- _Description of the task_
Your answer should be only the lines below from the one with "export NUM_CORES = 1" to the one with "package rv_pkg;", repeated exactly, ends included.

━━━

==> config.mk <==
export PLATFORM = sky130hd
export DESIGN_NAME = rv_decode_stage
export DESIGN_NICKNAME = d
export VERILOG_FILES = /design/src/rtl/rv_pkg.sv /design/src/rtl/rv_decode_comb.sv /design/src/rtl/rv_decode_stage.sv
export SDC_FILE = /design/constraint.sdc
export NUM_CORES = 1
export LEC_CHECK = 0
export CAP_MARGIN = 20
export CELL_PAD_IN_SITES_DETAIL_PLACEMENT = 1
export CELL_PAD_IN_SITES_GLOBAL_PLACEMENT = 1
export CORE_UTILIZATION = 35
export DETAILED_ROUTE_END_ITERATION = 12
export GPL_TIMING_DRIVEN = 0
export PLACE_DENSITY = 0.7
export SYNTH_ARGS = -nofsm -noshare
export SYNTH_HDL_FRONTEND = slang
export SYNTH_SLANG_ARGS = --single-unit
==> constraint.sdc <==
create_clock -name clk -period 8.9 [get_ports clk]
set_clock_uncertainty 0.1 [all_clocks]
set_input_delay 1.78 -clock clk [delete_from_list [all_inputs] [get_ports clk]]
set_output_delay 1.78 -clock clk [all_outputs]
set_load 0.01 [all_outputs]
==> src/rtl/rv_pkg.sv <==
// Shared RISC-V decode definitions: opcodes, format codes and the decoded bundle.
package rv_pkg;

   localparam logic [6:0] OP_R      = 7'b0110011;
   localparam logic [6:0] OP_LOAD   = 7'b0000011;
   localparam logic [6:0] OP_IMM    = 7'b0010011;
   localparam logic [6:0] OP_JALR   = 7'b1100111;
   localparam logic [6:0] OP_STORE  = 7'b0100011;
   localparam logic [6:0] OP_BRANCH = 7'b1100011;
   localparam logic [6:0] OP_LUI    = 7'b0110111;
   localparam logic [6:0] OP_AUIPC  = 7'b0010111;
   localparam logic [6:0] OP_JAL    = 7'b1101111;
   localparam logic [6:0] OP_FENCE  = 7'b0001111;
   localparam logic [6:0] OP_SYSTEM = 7'b1110011;

   typedef enum logic [2:0] {
      FMT_R    = 3'd0,
      FMT_I    = 3'd1,
      FMT_S    = 3'd2,
      FMT_B    = 3'd3,
      FMT_U    = 3'd4,
      FMT_J    = 3'd5,
      FMT_NONE = 3'd6
   } fmt_e;

   // Every base-format immediate fits in 32 bits once sign-extended; the
   // stage widens it to XLEN at its output, so the bundle stays XLEN-agnostic.
   typedef struct packed {
      logic [6:0]  opcode;
      logic [4:0]  rd;
      logic [4:0]  rs1;
      logic [4:0]  rs2;
      logic [3:0]  func;
      logic [31:0] imm;
      fmt_e        fmt;
      logic        illegal;
   } dec_t;

endpackage

==> src/rtl/rv_decode_comb.sv <==
// Combinational instruction-word to decoded-bundle translation.
module rv_decode_comb
   import rv_pkg::*;
(
   input  logic [31:0] instr,
   output dec_t        dec
);

   // Field extraction and immediate assembly; unused fields stay zero
   always_comb begin
      dec        = '0;
      dec.fmt    = FMT_NONE;
      dec.opcode = instr[6:0];
      if (instr[1:0] != 2'b11) begin
         dec.illegal = 1'b1;
      end else begin
         case (instr[6:0])
            OP_R: begin
               dec.fmt  = FMT_R;
               dec.rd   = instr[11:7];
               dec.rs1  = instr[19:15];
               dec.rs2  = instr[24:20];
               dec.func = {instr[14:12], instr[30]};
            end
            OP_LOAD, OP_IMM, OP_JALR, OP_SYSTEM: begin
               dec.fmt  = FMT_I;
               dec.rd   = instr[11:7];
               dec.rs1  = instr[19:15];
               dec.func = {instr[14:12], instr[30]};
               dec.imm  = {{20{instr[31]}}, instr[31:20]};
            end
            OP_STORE: begin
               dec.fmt  = FMT_S;
               dec.rs1  = instr[19:15];
               dec.rs2  = instr[24:20];
               dec.func = {instr[14:12], instr[30]};
               dec.imm  = {{20{instr[31]}}, instr[31:25], instr[11:7]};
            end
            OP_BRANCH: begin
               dec.fmt  = FMT_B;
               dec.rs1  = instr[19:15];
               dec.rs2  = instr[24:20];
               dec.func = {instr[14:12], instr[30]};
               dec.imm  = {{19{instr[31]}}, instr[31], instr[7], instr[30:25], instr[11:8], 1'b0};
            end
            OP_LUI, OP_AUIPC: begin
               dec.fmt = FMT_U;
               dec.rd  = instr[11:7];
               dec.imm = {instr[31:12], 12'b0};
            end
            OP_JAL: begin
               dec.fmt = FMT_J;
               dec.rd  = instr[11:7];
               dec.imm = {{11{instr[31]}}, instr[31], instr[19:12], instr[20], instr[30:21], 1'b0};
            end
            OP_FENCE: begin
               dec.fmt = FMT_NONE;
            end
            default: begin
               dec.illegal = 1'b1;
            end
         endcase
      end
   end

endmodule

==> src/rtl/rv_decode_stage.sv <==
// Registered decode stage with a one-entry skid buffer, flush and a
// counter of bundles handed downstream.
module rv_decode_stage
   import rv_pkg::*;
#(
   parameter int XLEN  = 32,
   parameter int PC_EN = 1,
   parameter int CNT_W = 32
) (
   input  logic             clk,
   input  logic             rst,
   input  logic             flush,
   input  logic             in_valid,
   output logic             in_ready,
   input  logic [31:0]      in_instr,
   input  logic [XLEN-1:0]  in_pc,
   output logic             out_valid,
   input  logic             out_ready,
   output logic [6:0]       out_opcode,
   output logic [4:0]       out_rd,
   output logic [4:0]       out_rs1,
   output logic [4:0]       out_rs2,
   output logic [3:0]       out_func,
   output logic [XLEN-1:0]  out_imm,
   output logic [2:0]       out_fmt,
   output logic             out_illegal,
   output logic [XLEN-1:0]  out_pc,
   output logic [CNT_W-1:0] decode_count
);

   dec_t            in_dec;
   dec_t            out_reg;
   dec_t            skid_reg;
   logic [XLEN-1:0] out_pc_reg;
   logic [XLEN-1:0] skid_pc_reg;
   logic            out_valid_reg;
   logic            skid_valid_reg;
   logic [CNT_W-1:0] count_reg;

   // Decoding happens before storage, so both holding registers keep bundles
   rv_decode_comb u_decode (
      .instr (in_instr),
      .dec   (in_dec)
   );

   // Output register and skid buffer: load, stall into skid, drain skid, flush
   always_ff @(posedge clk or posedge rst) begin
      if (rst) begin
         out_valid_reg  <= 1'b0;
         out_reg        <= '0;
         out_pc_reg     <= '0;
         skid_valid_reg <= 1'b0;
         skid_reg       <= '0;
         skid_pc_reg    <= '0;
      end else if (flush) begin
         out_valid_reg  <= 1'b0;
         skid_valid_reg <= 1'b0;
      end else if (skid_valid_reg) begin
         // in_ready is low here, so only the skid can move forward
         if (out_ready) begin
            out_reg        <= skid_reg;
            out_pc_reg     <= skid_pc_reg;
            skid_valid_reg <= 1'b0;
         end
      end else if (!out_valid_reg || out_ready) begin
         out_valid_reg <= in_valid;
         if (in_valid) begin
            out_reg    <= in_dec;
            out_pc_reg <= in_pc;
         end
      end else if (in_valid) begin
         skid_reg       <= in_dec;
         skid_pc_reg    <= in_pc;
         skid_valid_reg <= 1'b1;
      end
   end

   // Count bundles taken downstream; a flush cycle's handshake does not count
   always_ff @(posedge clk or posedge rst) begin
      if (rst) begin
         count_reg <= '0;
      end else if (out_valid_reg && out_ready && !flush) begin
         count_reg <= count_reg + 1'b1;
      end
   end

   assign in_ready     = !skid_valid_reg;
   assign out_valid    = out_valid_reg;
   assign out_opcode   = out_reg.opcode;
   assign out_rd       = out_reg.rd;
   assign out_rs1      = out_reg.rs1;
   assign out_rs2      = out_reg.rs2;
   assign out_func     = out_reg.func;
   assign out_imm      = XLEN'($signed(out_reg.imm));
   assign out_fmt      = out_reg.fmt;
   assign out_illegal  = out_reg.illegal;
   assign out_pc       = (PC_EN != 0) ? out_pc_reg : '0;
   assign decode_count = count_reg;

endmodule
==> metrics.md, run 1 <==
| Metric | Value |
|---|---|
| Area contributors post-synth | `dfrtp_1 57%, nand2_1 9.1%, mux2i_1 4.0%, o21ai_0 3.8%, a21oi_1 3.8%` |
| CP Launch Type | `flop` |
| Final min period | `~4.5 ns` |
| Mapped Avg Cell Area | `a little under 10 um2` |
| Critical path buffer and inverter count | `5` |
| Data required, critical path | `about 7 ns` |
| Family with the most delay on the worst path | `buffers and inverters` |
| Die ar. | `between 20000 and 30000 um2` |
| TritonCTS Sinks | `~220` |
| Slew Limit Fails | `0` |
| Placed cell count | `approximately 1.6k` |
| Headroom to the max-slew limit | `a little over two fifths` |
| GRT Overall Usage | `roughly 22%` |
| CTS root buffer | `clkbuf_16` |
| Setup Buffers After CTS | `0` |
| Initial antenna violation count | `0` |
| Worst Hold Slack | `around 0.37 ns` |
| FF+latch count, synth | `222` |
| Crit path kind | `reg -> out` |
| Period utilisation layout | `50.9%` |
| Crit-path cells | `buf_4 -> clkinv_2 -> clkbuf_1 -> clkbuf_1 -> clkdlybuf4s50_1` |
| Pwr per Cell Area | `roughly 210 nW/um2` |
| Remaining Overflow, GRT | `0` |
| Final ANT Viol Nets | `0` |
| Reg clk slew, reported paths | `about 0.060 ns` |
| Synthesis Warnings | `0` |
| Die span in y | `between 150 and 200 um` |
| Setup TNS | `0 ns` |
| WP data arrival | `~2.7 ns` |
| Post-DP HPWL | `around 22 mm` |
| Worst VDD drop | `between 0.1 and 0.15 mV` |
| Ys async rst share | `100%` |
| Worst Tran Pin Value | `0.859 ns` |
| Final Total Pwr | `between 2 and 3 mW` |
| First-pass GRT wire length | `~50 mm` |
| RSZ-0062 raised after global routing | `no` |
| Leak Pwr | `roughly 5.7 nW` |
| CP Capture Type | `output pin` |
| Max cap viols | `0` |
| RR Endpoint | `skid_reg[7]` |
| Largest net degree at the start of global routing | `approximately 120` |
| H-tree depth | `1` |
| Worst R2R Path Depth | `6` |
| Antenna diode count | `0` |
| Core area | `27200 um2` |
| Initial core utilization | `35.9%` |
| Post-Synthesis Cells | `997` |
| Final Non-Filler Cells | `between 1.5k and 2k` |
| DRC | `0` |
| First-pass DRT Iterations | `5` |
| Number of flops mapped to enable cells by yosys | `0` |
| Placer Congestion | `between 0.8 and 0.9` |
| Layout area overhead | `34.0%` |
| Nets@finish | `approximately 1.3k` |
| Hold-fix buffers, CTS | `0` |
| CTS resizes | `0` |
| Synth Flop Type | `dfrtp_1` |
| Final wirelength | `between 30 and 40 mm` |
| Fin. Hold Viols | `0` |
| Fraction of layout cells with a size suffix above 1 | `roughly 7.7%` |
| Post-place setup slack | `4.69 ns` |
| DR iter-0 viols | `between 500 and 600` |
| CTS tree | `built` |
| Status | `finished clean` |
| Cell taking the most area after synthesis | `dfrtp_1` |
| Worst Setup EP | `in_ready` |
| Fin worst setup slack | `4.37 ns` |
| Worst-path maximum fanout | `10` |
| CP max-delay cell | `clkdlybuf4s50_1` |
| Vias in the first global route | `approximately 8.7k` |
| PortBufs | `roughly 200` |
| Die width | `around 170 um` |
| Worst r2r src | `skid_valid_reg` |
| Cts bufs inserted | `27` |
| Largest register FFs | `between 60 and 70` |
| FP Rows | `60` |
| Setup violations, final | `0` |
| Max incr delay on CP | `between 0.6 and 0.7 ns` |
| WL per Instance | `just under 20 um` |
| Vias/cell | `between 5 and 6` |
| Via Count | `8268` |
| Num ports | `~200` |
| Worst path depth | `5` |
| Max Freq | `221 MHz` |
| Register area share after synthesis | `56.9%` |
| Clock Latency Late Sink | `between 0.5 and 0.6 ns` |
| Cell variety after synth | `60` |
| Yosys top cell area share | `~57%` |
| Worst Setup SP | `skid_valid_reg` |
| Worst Hold Class | `reg -> reg` |
| Syn Nets | `1067` |
| Netlist Area Pre-Place | `~10000 um2` |
| FF-to-FF setup slack | `6.55 ns` |
| Most used cell, CP | `clkbuf_1` |
| Clock buffer depth | `3` |
## synthesized netlist by cell type (all sizes together), types with 3 or more instances
cell / number
nand2: 240
a22o: 12
inv: 5
and4: 5
dfrtp: 222
and3: 20
nand4: 9
xor2: 4
mux2i: 39
clkbuf: 28
a221o: 12
a211oi: 3
nor3: 7
a21oi: 75
nor2: 53
buf: 36
or2: 3
a31oi: 14
o21ai: 77
nand3: 47
xnor2: 28
nor2b: 3
or3: 25
and2: 3
nand2b: 3
## metal layers
metal  global-route usage, %  vias up  routed length [um]  part of all wire [%]
met1                    30.2     4132               14200                    45
met2                    37.5      207               14900                    47
met4                    6.11        0                 761                   2.4
li1                        -     3883                   -                     -
met5                       0        -                   0                     0
met3                    2.76       46                1540                   4.9
## worst min-delay path by stage
stage / start / slack (ns) / depth (start not counted) / endpoint
after floorplan: skid_reg[15] / 0.34 / 2 / skid_reg[15]
after global placement: skid_pc_reg[25] / 0.36 / 2 / skid_pc_reg[25]
after detailed placement: skid_reg[55] / 0.36 / 2 / skid_reg[55]
after CTS: skid_pc_reg[13] / 0.38 / 2 / skid_pc_reg[13]
after global routing: skid_pc_reg[15] / 0.39 / 2 / skid_pc_reg[15]
final: skid_reg[46] / 0.37 / 2 / skid_reg[46]
## worst reg2reg max path, delay by kind of cell, from the launching register on
kind,cells,cell delay [ns]
simple gates,2,0.73
buf+inv,3,0.83
compound gates,1,0.16
flops,1,0.36
## power by group
part | switching, mW | internal (mW) | total (mW)
Sequential | 0.0936 | 1.16 | 1.25
Combinational | 0.237 | 0.239 | 0.476
Clock | 0.435 | 0.649 | 1.08
Total | 0.765 | 2.05 | 2.81
## cell usage in the layout, fill, tap and decap left out, types with 4 or more instances in the layout
master           count
nor2_1              52
nand2_1            238
clkbuf_16           27
dfrtp_1            222
or3_1               25
nand3_1             46
clkinv_2             5
and3_1              20
buf_2               29
a31oi_1             14
inv_1                4
a21oi_1             74
o21ai_0             75
clkdlybuf4s50_1    196
xor2_1               4
a22o_1              12
clkbuf_8             4
mux2i_1             39
nand4_1              8
clkbuf_1            37
xnor2_1             28
a221o_1             12
## stage by stage
stage / utilization, % / cell area (um2)
4_1_cts: 48.2 / 13100
3_3_place_gp: 44.9 / 12200
3_5_place_dp: 45.0 / 12200
6_report: 48.2 / 13100
5_1_grt: 48.2 / 13100
2_1_floorplan: - / 9760
## cell families after synthesis
group	synth area share, %
multiplexers	4.11
AND/OR/NAND/NOR	20.1
buffers and inverters	3.27
flip-flops	56.9
adder cells (fa/ha/maj)	0.128
AO/OA/AOI/OAI	12.7
XOR/XNOR	2.87
## area by class of cell
cell class	count	area, um2
sequential	222	5560
multi-input combinational	705	3890
fill	3094	14100
tap	372	465
inverter	6	31.3
buffer	64	295
clock inverter	8	96.3
clock buffer	40	764
timing repair buffer	197	1990
No activity file was read; power rests on OpenSTA's default activity.
==> run 2, diff against run 1 <==
--- a/config.mk
+++ b/config.mk
@@ -11,7 +11,7 @@
 export CORE_UTILIZATION = 35
 export DETAILED_ROUTE_END_ITERATION = 12
 export GPL_TIMING_DRIVEN = 0
-export PLACE_DENSITY = 0.7
+export PLACE_DENSITY = 0.73
 export SYNTH_ARGS = -nofsm -noshare
 export SYNTH_HDL_FRONTEND = slang
 export SYNTH_SLANG_ARGS = --single-unit
==> constraint.sdc (replaced) <==
create_clock -name clk -period 3.9 [get_ports clk]
set_clock_uncertainty 0.1 [all_clocks]
set_input_delay 0.78 -clock clk [delete_from_list [all_inputs] [get_ports clk]]
set_output_delay 0.78 -clock clk [all_outputs]
set_load 0.01 [all_outputs]
==> run 2 against run 1 <==
  * Flip-flop and latch count is the same
  * Global-route usage grew 0.79 points
  * Via count up 1.8%
  * Sequential power up 130%
  * Setup slack lost 4.0 ns
  * Critical path depth stayed put
  * First-iteration DRC count fell by 34%
  * Total power grew 130%
  * Combinational power rose by 130%
  * Largest cell class unchanged
  * Largest power group unchanged
  * Highest routed layer unchanged
==> metrics.md, run 2 (synthesis gave the netlist of run 1 again) <==
| Metric | Value |
|---|---|
| CP max-delay cell | `clkdlybuf4s50_1` |
| Critical path buffer and inverter count | `5 (unchanged)` |
| Leak Pwr | `5.75 nW (+1.1%)` |
| TritonCTS Sinks | `222 (unchanged)` |
| Num ports | `197 (unchanged)` |
| Fin worst setup slack | `0.353 ns (-4.01 ns)` |
| Reg area | `5560 um2 (unchanged)` |
| Setup violations, final | `0 (unchanged)` |
| CTS tree | `built` |
| Cts bufs inserted | `26 (-3.7%)` |
| WL per Instance | `19.8 um (+1.7%)` |
| Placed cell count | `1571 (+0.32%)` |
| Max cap viols | `0 (unchanged)` |
| Crit path kind | `reg -> out` |
| PortBufs | `196 (unchanged)` |
| Clock buffer depth | `3 (unchanged)` |
| Slew Limit Fails | `0 (unchanged)` |
| Clock Latency Late Sink | `0.53 ns (about the same)` |
| Area of the multi-input gates | `3890 um2 (unchanged)` |
| Die width | `169 um (unchanged)` |
| GRT Overall Usage | `23.1% (+0.79 points)` |
| First-pass DRT Iterations | `4 (-1)` |
| Placer Congestion | `0.849 (+1.9%)` |
| Most used cell, CP | `clkbuf_1` |
| DR iter-0 viols | `371 (-34%)` |
| Headroom to the max-slew limit | `41.3% (-1.4 points)` |
| First-pass GRT wire length | `51.5 mm (+3.3%)` |
| CTS root buffer | `clkbuf_16` |
| Final min period | `around 3.5 ns` |
| Family with the most delay on the worst path | `buffers and inverters` |
| Largest net degree at the start of global routing | `42 (-64%)` |
| Post-DP HPWL | `22.7 mm (+3.1%)` |
| Period utilisation layout | `between 90% and 100%` |
| Vias in the first global route | `9064 (+3.8%)` |
| Met1 usage | `30.9% (+0.67 points)` |
| Via Count | `8413 (+1.8%)` |
| Initial core utilization | `35.9% (unchanged)` |
| Initial antenna violation count | `0 (unchanged)` |
| Worst Hold Class | `reg -> reg` |
| Final ANT Viol Nets | `0 (unchanged)` |
| Worst VDD drop | `0.262 mV (+130%)` |
| Worst Tran Pin Value | `0.880 ns (+0.0210 ns)` |
| DRC | `0 (unchanged)` |
| Pwr per Cell Area | `491 nW/um2 (+130%)` |
| Final wirelength | `32.1 mm (+2.0%)` |
| Hold-fix buffers, CTS | `0 (unchanged)` |
| Max Freq | `roughly 280 MHz` |
| Final Non-Filler Cells | `1619 (+0.31%)` |
| M3 GR Usage | `2.71% (-0.047 points)` |
| Reg clk slew, reported paths | `0.06 ns (about the same)` |
| CP Launch Type | `flop` |
| Status | `finished clean` |
| Max incr delay on CP | `0.64 ns (about the same)` |
| Die ar. | `28600 um2 (unchanged)` |
| Nets@finish | `1297 (+0.31%)` |
| Fraction of layout cells with a size suffix above 1 | `8.50% (+0.77 points)` |
| WP data arrival | `2.67 ns (+0.02 ns)` |
| Antenna diode count | `0 (unchanged)` |
| CP Capture Type | `output pin` |
| Most Used Layer, Global Route | `met2` |
| Data required, critical path | `3.02 ns (-4.00 ns)` |
| Die span in y | `169 um (unchanged)` |
| Layout area overhead | `35.2%` |
| Largest register FFs | `62 (unchanged)` |
| FP Rows | `60 (unchanged)` |
| Setup Buffers After CTS | `0 (unchanged)` |
| Setup TNS | `0 ns (unchanged)` |
| Core area | `27200 um2 (unchanged)` |
| RSZ-0062 raised after global routing | `no` |
| CTS resizes | `0 (unchanged)` |
| Post-place setup slack | `0.633 ns (-4.06 ns)` |
| Most common cell after layout, fill and taps aside | `nand2_1` |
| Met2 usage | `39.6% (+2.2 points)` |
| Worst-path maximum fanout | `10 (unchanged)` |
| Remaining Overflow, GRT | `0 (unchanged)` |
| Fillers | `3022 (-2.3%)` |
| Crit-path cells | `buf_4 -> clkinv_2 -> clkbuf_1 -> clkbuf_1 -> clkdlybuf4s50_1` |
| Most frequent cells in the layout | `238 x nand2_1, 222 x dfrtp_1, 196 x clkdlybuf4s50_1` |
| Vias/cell | `5.20 (+1.4%)` |
| H-tree depth | `1 (unchanged)` |
| Fin. Hold Viols | `0 (unchanged)` |
-- run 2: worst paths after layout --
kind,startpoint,end,slack [ns],cells past startpoint
max,skid_valid_reg,in_ready,0.35,5
min,skid_reg[46],skid_reg[46],0.37,2
max reg2reg,skid_valid_reg,out_imm[4],1.49,7
min reg2reg,skid_reg[46],skid_reg[46],0.37,2
max in group asynchronous,rst,skid_reg[25],2.06,5
min in group asynchronous,rst,decode_count[10],0.57,2
-- run 2: worst reg2reg max path: stages (launching register included) --
cell and delay, ns:
dfrtp_1 0.33, buf_4 0.15, nor2_1 0.07, o221ai_1 0.34
buf_2 0.32, clkbuf_1 0.58, nor2_1 0.23, a31oi_1 0.21
-- run 2: final cells by class --
cell class | count | share of cell area (%)
flip-flops and latches | 222 | 42.1
multi-input cells | 705 | 29.5
repair buffers | 202 | 15.8
clock buffers | 35 | 5.65
well taps | 372 | 3.53
plain buffers | 64 | 2.24
clock inverters | 13 | 1.06
inverters | 6 | 0.209
-- run 2: per-stage QoR --
step / area, um2 / utilization, % / hold slack (ns) / power, mW
after global placement: 12200 / 44.9 / 0.357 / 3.95
final: 13200 / 48.6 / 0.374 / 6.48
after floorplan: 9770 / - / 0.342 / 3.35
after CTS: 13200 / 48.6 / 0.376 / 6.55
after global routing: 13200 / 48.6 / 0.400 / 6.80
after detailed placement: 12300 / 45.3 / 0.364 / 4.00
-- run 2: where the power goes --
| group | switching [mW] | internal [mW] | total [mW] |
|---|---|---|---|
| clock network | 0.986 | 1.53 | 2.52 |
| registers | 0.220 | 2.64 | 2.86 |
| logic | 0.546 | 0.555 | 1.10 |
-- run 2: per-layer routing --
metal / vias up / routed length [um]
met5: - / 0
met4: 0 / 696
met3: 45 / 1340
met2: 205 / 15700
met1: 4267 / 14400
li1: 3896 / -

━━━

- _Written solution_
export NUM_CORES = 1
export LEC_CHECK = 0
export CAP_MARGIN = 20
export CELL_PAD_IN_SITES_DETAIL_PLACEMENT = 1
export CELL_PAD_IN_SITES_GLOBAL_PLACEMENT = 1
export CORE_UTILIZATION = 35
export DETAILED_ROUTE_END_ITERATION = 12
export GPL_TIMING_DRIVEN = 0
export PLACE_DENSITY = 0.7
export SYNTH_ARGS = -nofsm -noshare
export SYNTH_HDL_FRONTEND = slang
export SYNTH_SLANG_ARGS = --single-unit
==> constraint.sdc <==
create_clock -name clk -period 8.9 [get_ports clk]
set_clock_uncertainty 0.1 [all_clocks]
set_input_delay 1.78 -clock clk [delete_from_list [all_inputs] [get_ports clk]]
set_output_delay 1.78 -clock clk [all_outputs]
set_load 0.01 [all_outputs]
==> src/rtl/rv_pkg.sv <==
// Shared RISC-V decode definitions: opcodes, format codes and the decoded bundle.
package rv_pkg;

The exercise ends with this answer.